→ What this task involves: Print every line of the listing below, starting with the line that holds "run 2: worst max-delay" and going on through the line that holds "run 2: metal", both included, and print nothing else.

→ Records shown:
───

==> config.mk <==
export PLATFORM = sky130hd
export DESIGN_NAME = kpp_ctrl
export DESIGN_NICKNAME = d
export VERILOG_FILES = /design/src/hw/rtl/keyframe_pose_player_defines.svh /design/src/hw/rtl/kpp_pkg.sv /design/src/hw/rtl/kpp_ctrl.sv
export SDC_FILE = /design/constraint.sdc
export NUM_CORES = 1
export LEC_CHECK = 0
export BUFFER_PORTS_ARGS = -buffer_cell sky130_fd_sc_hd__buf_2
export CELL_PAD_IN_SITES_DETAIL_PLACEMENT = 1
export CELL_PAD_IN_SITES_GLOBAL_PLACEMENT = 1
export CORE_MARGIN = 2
export CORE_UTILIZATION = 37
export DETAILED_ROUTE_END_ITERATION = 16
export PLACE_DENSITY_LB_ADDON = 0.25
export SLEW_MARGIN = 25
export SYNTH_ARGS = -nofsm -noshare
export SYNTH_HDL_FRONTEND = slang
export SYNTH_SLANG_ARGS = --single-unit
==> constraint.sdc <==
create_clock -name clk -period 1.6 [get_ports clk]
set_input_delay 0 -clock clk [delete_from_list [all_inputs] [get_ports clk]]
set_output_delay 0 -clock clk [all_outputs]
set_load 0.1 [all_outputs]
==> src/hw/rtl/keyframe_pose_player_defines.svh <==
// Assertion macros for the keyframe pose player.
// Used by the top level only; no other dependencies.
`ifndef KEYFRAME_POSE_PLAYER_DEFINES_SVH
`define KEYFRAME_POSE_PLAYER_DEFINES_SVH
`ifndef SYNTHESIS
`define KPP_ASSERT_NEVER(lbl, cond) \
    lbl: assert property (@(posedge clk) disable iff (!rst_n) !(cond)) \
        else $error("kpp: forbidden condition");
`define KPP_ASSERT_NEXT(lbl, pre, post) \
    lbl: assert property (@(posedge clk) disable iff (!rst_n) (pre) |=> (post)) \
        else $error("kpp: sequence violated");
`else
`define KPP_ASSERT_NEVER(lbl, cond)
`define KPP_ASSERT_NEXT(lbl, pre, post)
`endif
`endif

==> src/hw/rtl/kpp_pkg.sv <==
// Package for the keyframe pose player: codes, keyframe ROM, command/status types.
// No dependencies.
`timescale 1ns / 1ps
package kpp_pkg;

    localparam int KEYFRAME_ROM_DEPTH_DEF = 32;
    localparam int MAX_SEGMENTS_DEF       = 9;
    localparam int ANG_W                  = 15;
    localparam int DT_W                   = 21;
    localparam int DUR_W                  = 20;
    localparam int FRAC_W                 = 17;
    localparam int NUM_W                  = DT_W + 16;
    localparam int IDX_W                  = 6;

    localparam logic [1:0] CMD_TICK   = 2'd0;
    localparam logic [1:0] CMD_START  = 2'd1;
    localparam logic [1:0] CMD_CANCEL = 2'd2;

    localparam logic [2:0] TRICK_WAVE  = 3'd0;
    localparam logic [2:0] TRICK_BOW   = 3'd1;
    localparam logic [2:0] TRICK_BEG   = 3'd2;
    localparam logic [2:0] TRICK_SHAKE = 3'd3;
    localparam logic [2:0] TRICK_NONE  = 3'd4;

    localparam logic [FRAC_W-1:0] FRAC_ONE  = 17'd65536;
    localparam logic [FRAC_W-1:0] FRAC_HALF = 17'd32768;

    typedef logic [11:0][ANG_W-1:0] pose_t;

    typedef struct packed {
        pose_t            ang;
        logic [DUR_W-1:0] dur;
    } frame_t;

    typedef struct packed {
        logic             load;
        logic             advance;
        logic             div_init;
        logic             div_step;
        logic             mul_step;
        logic [IDX_W-1:0] idx;
    } kpp_cmd_t;

    typedef struct packed {
        logic adv_more;
    } kpp_status_t;

    function automatic logic [3*ANG_W-1:0] leg3(input int a, input int b, input int c);
        logic [ANG_W-1:0] ea;
        logic [ANG_W-1:0] eb;
        logic [ANG_W-1:0] ec;
        ea = ANG_W'(a);
        eb = ANG_W'(b);
        ec = ANG_W'(c);
        return {ec, eb, ea};
    endfunction

    localparam logic [3*ANG_W-1:0] STAND   = leg3(0, 3129, -6742);
    localparam logic [3*ANG_W-1:0] W_UP    = leg3(492, 1311, -9011);
    localparam logic [3*ANG_W-1:0] W_LEFT  = leg3(-819, 1147, -9011);
    localparam logic [3*ANG_W-1:0] W_RIGHT = leg3(1843, 1556, -9011);
    localparam logic [3*ANG_W-1:0] B_FRONT = leg3(0, 4588, -8602);
    localparam logic [3*ANG_W-1:0] B_REAR  = leg3(0, 3195, -6554);
    localparam logic [3*ANG_W-1:0] G_FRONT = leg3(737, 5939, -8397);
    localparam logic [3*ANG_W-1:0] G_REAR  = leg3(0, 5530, -10445);
    localparam logic [3*ANG_W-1:0] S_POS   = leg3(901, 3129, -6742);
    localparam logic [3*ANG_W-1:0] S_NEG   = leg3(-655, 3129, -6742);

    localparam pose_t STAND_POSE = {STAND, STAND, STAND, STAND};

    function automatic frame_t rom_frame(input logic [4:0] idx);
        frame_t f;
        f = '0;
        unique case (idx)
            5'd0:  f = '{{STAND, STAND, STAND, W_UP}, 20'd450000};
            5'd1:  f = '{{STAND, STAND, STAND, W_LEFT}, 20'd220000};
            5'd2:  f = '{{STAND, STAND, STAND, W_RIGHT}, 20'd220000};
            5'd3:  f = '{{STAND, STAND, STAND, W_LEFT}, 20'd220000};
            5'd4:  f = '{{STAND, STAND, STAND, W_RIGHT}, 20'd220000};
            5'd5:  f = '{{STAND, STAND, STAND, W_UP}, 20'd200000};
            5'd6:  f = '{STAND_POSE, 20'd450000};
            5'd7:  f = '{{B_REAR, B_REAR, B_FRONT, B_FRONT}, 20'd600000};
            5'd8:  f = '{{B_REAR, B_REAR, B_FRONT, B_FRONT}, 20'd700000};
            5'd9:  f = '{STAND_POSE, 20'd600000};
            5'd10: f = '{{G_REAR, G_REAR, G_FRONT, G_FRONT}, 20'd650000};
            5'd11: f = '{{G_REAR, G_REAR, G_FRONT, G_FRONT}, 20'd900000};
            5'd12: f = '{STAND_POSE, 20'd650000};
            5'd13: f = '{{S_NEG, S_POS, S_NEG, S_POS}, 20'd180000};
            5'd14: f = '{{S_POS, S_NEG, S_POS, S_NEG}, 20'd140000};
            5'd15: f = '{{S_NEG, S_POS, S_NEG, S_POS}, 20'd140000};
            5'd16: f = '{{S_POS, S_NEG, S_POS, S_NEG}, 20'd140000};
            5'd17: f = '{{S_NEG, S_POS, S_NEG, S_POS}, 20'd140000};
            5'd18: f = '{{S_POS, S_NEG, S_POS, S_NEG}, 20'd140000};
            5'd19: f = '{{S_NEG, S_POS, S_NEG, S_POS}, 20'd140000};
            5'd20: f = '{{S_POS, S_NEG, S_POS, S_NEG}, 20'd140000};
            5'd21: f = '{STAND_POSE, 20'd350000};
            default: f = '0;
        endcase
        return f;
    endfunction

    function automatic logic [3:0] trick_base(input logic [2:0] trk);
        logic [3:0] b;
        b = 4'd0;
        unique case (trk)
            TRICK_WAVE:  b = 4'd0;
            TRICK_BOW:   b = 4'd7;
            TRICK_BEG:   b = 4'd10;
            TRICK_SHAKE: b = 4'd13;
            default:     b = 4'd0;
        endcase
        return b;
    endfunction

    function automatic logic [3:0] trick_len(input logic [2:0] trk);
        logic [3:0] n;
        n = 4'd0;
        unique case (trk)
            TRICK_WAVE:  n = 4'd7;
            TRICK_BOW:   n = 4'd3;
            TRICK_BEG:   n = 4'd3;
            TRICK_SHAKE: n = 4'd9;
            default:     n = 4'd0;
        endcase
        return n;
    endfunction

endpackage

==> src/hw/rtl/kpp_ctrl.sv <==
// Sequencer for the keyframe pose player: command, segment advance, divide,
// blend and output phases. Depends on kpp_pkg.
`timescale 1ns / 1ps
module kpp_ctrl (
    input  logic               clk,
    input  logic               rst_n,
    input  logic               in_valid,
    output logic               in_ready,
    output logic               out_valid,
    input  logic               out_ready,
    output logic               out_last,
    input  kpp_pkg::kpp_status_t status,
    output kpp_pkg::kpp_cmd_t    cmd
);
    import kpp_pkg::*;

    localparam logic [2:0] ST_IDLE = 3'd0;
    localparam logic [2:0] ST_ADV  = 3'd1;
    localparam logic [2:0] ST_DIV  = 3'd2;
    localparam logic [2:0] ST_MUL  = 3'd3;
    localparam logic [2:0] ST_OUT  = 3'd4;

    localparam logic [IDX_W-1:0] DIV_TOP  = IDX_W'(NUM_W - 1);
    localparam logic [IDX_W-1:0] MUL_LAST = IDX_W'(11);
    localparam logic [IDX_W-1:0] LEG_LAST = IDX_W'(3);

    logic [2:0]       state_reg;
    logic [2:0]       state_next;
    logic [IDX_W-1:0] cnt_reg;
    logic [IDX_W-1:0] cnt_next;

    assign in_ready  = (state_reg == ST_IDLE);
    assign out_valid = (state_reg == ST_OUT);
    assign out_last  = out_valid && (cnt_reg == LEG_LAST);

    always_comb
    begin
        state_next   = state_reg;
        cnt_next     = cnt_reg;
        cmd          = '0;
        cmd.idx      = cnt_reg;
        cmd.load     = in_valid && in_ready;
        unique case (state_reg)
            ST_IDLE:
            begin
                if (in_valid)
                begin
                    state_next = ST_ADV;
                end
            end
            ST_ADV:
            begin
                if (status.adv_more)
                begin
                    cmd.advance = 1'b1;
                end
                else
                begin
                    cmd.div_init = 1'b1;
                    cnt_next     = DIV_TOP;
                    state_next   = ST_DIV;
                end
            end
            ST_DIV:
            begin
                cmd.div_step = 1'b1;
                if (cnt_reg == '0)
                begin
                    state_next = ST_MUL;
                end
                else
                begin
                    cnt_next = cnt_reg - 1'b1;
                end
            end
            ST_MUL:
            begin
                cmd.mul_step = 1'b1;
                if (cnt_reg == MUL_LAST)
                begin
                    cnt_next   = '0;
                    state_next = ST_OUT;
                end
                else
                begin
                    cnt_next = cnt_reg + 1'b1;
                end
            end
            ST_OUT:
            begin
                if (out_ready)
                begin
                    if (cnt_reg == LEG_LAST)
                    begin
                        cnt_next   = '0;
                        state_next = ST_IDLE;
                    end
                    else
                    begin
                        cnt_next = cnt_reg + 1'b1;
                    end
                end
            end
            default:
            begin
                state_next = ST_IDLE;
            end
        endcase
    end

    always_ff @(posedge clk or negedge rst_n)
    begin
        if (!rst_n)
        begin
            state_reg <= ST_IDLE;
            cnt_reg   <= '0;
        end
        else
        begin
            state_reg <= state_next;
            cnt_reg   <= cnt_next;
        end
    end

endmodule

==> summary.md, run 1 <==
| Metric | Value |
|---|---|
| Outcome | finished, violations left |
| Wire per inst | ~25 um |
| Crit path kind | reg2reg |
| Die area | 2940 um2 |
| Final WL | 4.67 mm |
| Min Clock Period, post-route | 1.87 ns |
| Slew headroom | 0.671 |
| Ant. Diodes | 0 |
| Fraction of layout cells with a size suffix above 1 | 0.734 |
| Hpwl dp | roughly 2.4 mm |
| Final setup vio count | 10 |
| Most frequent cells in the layout | 36 x buf_4, 10 x buf_2, 10 x buf_6 |
| Clock Skew | just over 0.004 ns |
| Htree depth | 1 |
| DR DRC count | 0 |
| Max-cap violations | 0 |
| RSZ-0062 raised after global routing | yes |
| Gr usage total | 0.294 |
| Worst-path clk slew | roughly 0.080 ns |
| Critical Path AT | 2.00 ns |
| Fin nets | between 150 and 200 |
| Synth cell types | 53 |
| Initial core utilization | 0.383 |
| Clock Latency Late Sink | 0.27 ns |
| 1st-iter DRT viols | 33 |
| Post-synth EDFFs | 0 |
| Num Clock Sinks | 9 |
| WP data required | roughly 1.7 ns |
| Die Wd | roughly 54 um |
| Cells after Synth | 91 |
| DP Cell Count | around 160 |
| Area delta synth->final | 84.3% |
| CTS Buf Count | 3 |
| Total congestion overflow | 0 |
| Max reg flops | 6 |
| Synthesized Nets | 99 |
| First-pass GRT wire length | 5.89 mm |
| Final ANT Viol Nets | 0 |
| Startpoint Class | flop |
| Largest net degree at the start of global routing | 10 |
| Syn. warnings | 0 |
| Chip height | 54.2 um |
| Vias/cell | around 6.0 |
| Detailed-route via count | 1,105 |
| Critical Path Sink Type | flop |
| Final Non-Filler Cells | 184 |
| Violated checks | negative setup slack |
| Final Hold Fails | 0 |
| Register bit count reported by yosys | 9 |
| Site Rows | 18 |
| Max Clock Freq | 0.534 GHz |
| Fin crit share | 1.17 |
| CTS tree | yes |
| Top FF cell, synth | dfrtp_1 |
| Placement Setup Slack | -0.205 ns |
| Vias in the first global route | 1,066 |
| Seq/Total Area, Yosys | 0.242 |
| Mean post-synth cell area | 10.2 um2 |
| CORE AREA | ~2400 um2 |
| Max-slew violation count | 0 |
| Clk root buf | clkbuf_4 |
| Placer Congestion | 0.909 |
| Mapped Area | around 930 um2 |
| I/O pin count | 19 |
| Setup ws final | -0.273 ns |
| Worst slew pin tran | 0.492 ns |
| Drt first pass iters | 4 |
| Worst Path Max Fanout | 8 |
| Clk buf depth | 2 |
| Hold Path Class | in2async |
| Initial antenna violation count | 0 |
| Post-synth ARST share | 1.00 |
| Commonest non-fill, non-tap cell in the layout | buf_4 |
| Port Buffers | 18 |
-- final timing paths --
path,slack (ns),cells past startpoint,startpoint,endpoint
worst min-delay path,0.15,2,rst_n,state_reg[2]
worst min register to register,0.78,2,state_reg[2],state_reg[2]
worst max register to register,-0.27,7,cnt_reg[1],cnt_reg[2]
max in group asynchronous,1.22,2,rst_n,cnt_reg[1]
worst max-delay path,-0.27,7,cnt_reg[1],cnt_reg[2]
min in group clk,0.33,3,status,state_reg[1]
-- cells in the mapped netlist, drive strengths merged (2+ instances only) --
cell type	instances	area [um2]
nand3	2	15.0
and2	2	15.0
a221oi	2	23.8
mux2i	3	30.0
buf	7	55.1
o21ai	5	40.0
a21o	2	15.0
dfrtp	9	225
nor4b	4	53.8
ha	3	37.5
xor2	2	17.5
nor3	6	35.0
nor2	5	26.3
nand3b	2	27.5
nor3b	4	51.3
nor4	2	27.5
nand2	4	15.0
inv	5	18.8
and3	3	18.8
a2111oi	2	17.5
-- worst max-delay path, stage by stage, from the launching register on --
cell	delay (ns)
dfrtp_4	0.46
inv_2	0.07
ha_4	0.15
nor4b_4	0.13
nor2_2	0.17
nor2_4	0.09
a2111oi_1	0.51
nor3_1	0.15
-- cell type report --
cell class / count / area, um2
multi-input cells: 70 / 768
well taps: 30 / 37.5
repair buffers: 66 / 623
flip-flops and latches: 9 / 241
fillers: 237 / 714
clock buffers: 4 / 26.3
inverters: 5 / 21.3
-- cells by family after synthesis --
group | Yosys count | share of synthesized area
AO/OA/AOI/OAI | 23 | 0.231
XOR/XNOR | 2 | 0.0188
adder cells (fa/ha/maj) | 3 | 0.0403
buffers and inverters | 12 | 0.0792
flip-flops | 9 | 0.242
multiplexers | 3 | 0.0322
AND/OR/NAND/NOR | 39 | 0.357
-- metrics by stage --
stage	hold WS [ns]	utilization	cell area (um2)	TNS (ns)
2_1_floorplan	-0.296	-	996	-4.80
5_1_grt	0.156	0.706	1720	-2.21
4_1_cts	0.128	0.653	1590	-0.928
3_3_place_gp	-0.123	0.590	1430	-0.591
6_report	0.147	0.706	1720	-1.55
3_5_place_dp	-0.121	0.590	1430	-0.890
-- routing by layer --
layer / wire [um] / up-vias / track usage
li1: - / 474 / -
met1: 1910 / 574 / 0.364
met2: 2470 / 41 / 0.530
met3: 148 / 16 / 0.0361
met4: 137 / 0 / 0.0792
met5: 0 / - / 0
-- what timing repair did --
action,4_1_cts,5_1_grt
hold buffers,1,0
hold endpoints to repair,9,0
setup buffers,6,9
gates resized for setup,18,16
pin swaps,9,15
setup endpoints to repair,11,15
Power of run 1 is not shown: default switching activity piles up to over one toggle a cycle in this logic, so the estimate is an artifact.
==> inputs of run 2 (changes only) <==
--- a/config.mk
+++ b/config.mk
@@ -6,11 +6,13 @@
 export NUM_CORES = 1
 export LEC_CHECK = 0
 export BUFFER_PORTS_ARGS = -buffer_cell sky130_fd_sc_hd__buf_2
+export CAP_MARGIN = 20
 export CELL_PAD_IN_SITES_DETAIL_PLACEMENT = 1
 export CELL_PAD_IN_SITES_GLOBAL_PLACEMENT = 1
 export CORE_MARGIN = 2
 export CORE_UTILIZATION = 37
 export DETAILED_ROUTE_END_ITERATION = 16
+export GPL_TIMING_DRIVEN = 0
 export PLACE_DENSITY_LB_ADDON = 0.25
 export SLEW_MARGIN = 25
 export SYNTH_ARGS = -nofsm -noshare
==> summary.md, run 2 (synthesis results as in run 1) <==
| Metric | Value |
|---|---|
| Outcome | finished, violations left |
| Violated checks | negative setup slack |
| Num Clock Sinks | 9 (unchanged) |
| Drt first pass iters | 4 (unchanged) |
| CORE AREA | 2430 um2 (unchanged) |
| Global routing usage on met3 | 0.0389 (+0.00278) |
| Final ANT Viol Nets | 0 (unchanged) |
| Fraction of layout cells with a size suffix above 1 | 0.721 (-0.0123) |
| Max reg flops | 6 (unchanged) |
| Detailed-route via count | 963 (-13%) |
| 1st-iter DRT viols | 10 (-70%) |
| Final setup vio count | 10 (unchanged) |
| Die Wd | 54.2 um (unchanged) |
| Max-cap violations | 0 (unchanged) |
| Ant. Diodes | 0 (unchanged) |
| Htree depth | 1 (unchanged) |
| Max-slew violation count | 0 (unchanged) |
| Fillers | 242 (+2.1%) |
| Post-DP Area | 1120 um2 (-22%) |
| Hold Path Class | in2async |
| Worst slew pin tran | 0.486 ns (-0.00685 ns) |
| Worst Path Max Fanout | 7 (-1) |
| Max Clock Freq | 0.546 GHz (+2.3%) |
| Largest net degree at the start of global routing | 11 (+1) |
| Met2 Use GR | 0.460 (-0.0703) |
| Crit path kind | reg2reg |
| Vias in the first global route | 1,009 (-5.3%) |
| Most frequent cells in the layout | 31 x buf_4, 11 x buf_2, 5 x buf_6 |
| Setup TNS | -1.37 ns (+0.184 ns) |
| Site Rows | 18 (unchanged) |
| Port Buffers | 18 (unchanged) |
| Setup ws final | -0.232 ns (+0.0418 ns) |
| CTS Buf Count | 3 (unchanged) |
| Startpoint Class | flop |
| GRT met1 Usage | 0.299 (-0.0641) |
| Hpwl dp | 1.91 mm (-21%) |
| Chip height | 54.2 um (unchanged) |
| Crit-path cells | ha_4, nor4b_4, a21oi_2, o21ai_4, a311oi_1, o32a_1 |
| CP max stage delay | 0.53 ns (+0.02 ns) |
| Final Hold Fails | 0 (unchanged) |
| Gr usage total | 0.256 (-0.0386) |
| Wire per inst | 21.9 um (-14%) |
| Clock Latency Late Sink | 0.29 ns (+0.02 ns) |
| Fin nets | 149 (-8.6%) |
| First-pass GRT wire length | 5.15 mm (-13%) |
| Area delta synth->final | 67.4% |
| WP data required | 1.82 ns (+0.09 ns) |
| Total congestion overflow | 0 (unchanged) |
| Initial antenna violation count | 0 (unchanged) |
| Vias/cell | 5.66 (-5.7%) |
| Clk buf depth | 2 (unchanged) |
| DR DRC count | 0 (unchanged) |
| Critical Path Sink Type | flop |
| Worst-path clk slew | 0.08 ns (about the same) |
| Critical Path AT | 2.05 ns (+0.05 ns) |
| Fin util | 0.641 (-0.0648) |
| Clock Skew | 0.00736 ns (+0.00330 ns) |
| Clk root buf | clkbuf_4 |
| Commonest non-fill, non-tap cell in the layout | buf_4 |
| GRT Max-Usage Layer | met2 |
| Die area | 2940 um2 (unchanged) |
| Min Clock Period, post-route | 1.83 ns (-0.0418 ns) |
| Fin crit share | 1.14 (-0.0261) |
| Final WL | 3.72 mm (-20%) |
| Slew headroom | 0.679 (+0.00762) |
| Placer Congestion | 0.780 (-14%) |
| Finished Cell Area | 1560 um2 (-9.2%) |
| Slowest cell on crit path | dfrtp_4 |
| I/O pin count | 19 (unchanged) |
| Initial core utilization | 0.383 (unchanged) |
| RSZ-0062 raised after global routing | yes |
| CTS tree | yes |
run 2: worst paths after layout:
path	start	endpoint	slack, ns	cells after the start
worst min-delay path	rst_n	state_reg[0]	0.1	2
max in group asynchronous	rst_n	cnt_reg[0]	1.26	2
worst max-delay path	cnt_reg[1]	cnt_reg[4]	-0.23	6
min in group clk	status	state_reg[1]	0.30	3
worst min register to register	state_reg[2]	state_reg[2]	0.75	2
worst max register to register	cnt_reg[1]	cnt_reg[4]	-0.23	6
run 2: what timing repair did:
| item | in CTS | in global routing |
|---|---|---|
| setup endpoints to repair | 16 | 13 |
| hold buffers | 1 | 0 |
| pin swaps | 17 | 15 |
| gates resized for setup | 28 | 17 |
| setup buffers | 21 | 7 |
| cloned | 0 | 0 |
| endpoints found under the hold margin | 9 | 0 |
run 2: worst max-delay path: cells and delay by family (launching register included):
kind	cells	cell delay, ns
AOI/OAI and AO/OA	4	0.93
adders and majority gates	1	0.19
DFF	1	0.53
and+or+nand+nor	1	0.12
run 2: through the flow:
step	cells	hold WS (ns)	worst slack [ns]
after floorplan	91	-0.296	-0.579
after global placement	139	-0.124	-0.336
after detailed placement	139	-0.119	-0.333
after global routing	170	0.152	-0.286
after CTS	163	0.117	-0.105
final	170	0.0982	-0.232
run 2: cell type report:
class,count,area [um2],area share
tap,30,37.5,0.0241
clock buffer,4,26.3,0.0168
inverter,5,23.8,0.0152
sequential,9,238,0.152
multi-input combinational,70,818,0.524
buffer,5,61.3,0.0393
timing repair buffer,47,355,0.228
run 2: metal layers:
layer,wire length [um],vias up,share of wire
li1,-,445,-
met1,1630,493,0.44
met2,1940,18,0.52
met3,69,7,0.019
met4,83,0,0.022
met5,0,-,0
Power of run 2 is left out for the same reason.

───

→ Task response:
run 2: worst max-delay path: cells and delay by family (launching register included):
kind	cells	cell delay, ns
AOI/OAI and AO/OA	4	0.93
adders and majority gates	1	0.19
DFF	1	0.53
and+or+nand+nor	1	0.12
run 2: through the flow:
step	cells	hold WS (ns)	worst slack [ns]
after floorplan	91	-0.296	-0.579
after global placement	139	-0.124	-0.336
after detailed placement	139	-0.119	-0.333
after global routing	170	0.152	-0.286
after CTS	163	0.117	-0.105
final	170	0.0982	-0.232
run 2: cell type report:
class,count,area [um2],area share
tap,30,37.5,0.0241
clock buffer,4,26.3,0.0168
inverter,5,23.8,0.0152
sequential,9,238,0.152
multi-input combinational,70,818,0.524
buffer,5,61.3,0.0393
timing repair buffer,47,355,0.228
run 2: metal layers:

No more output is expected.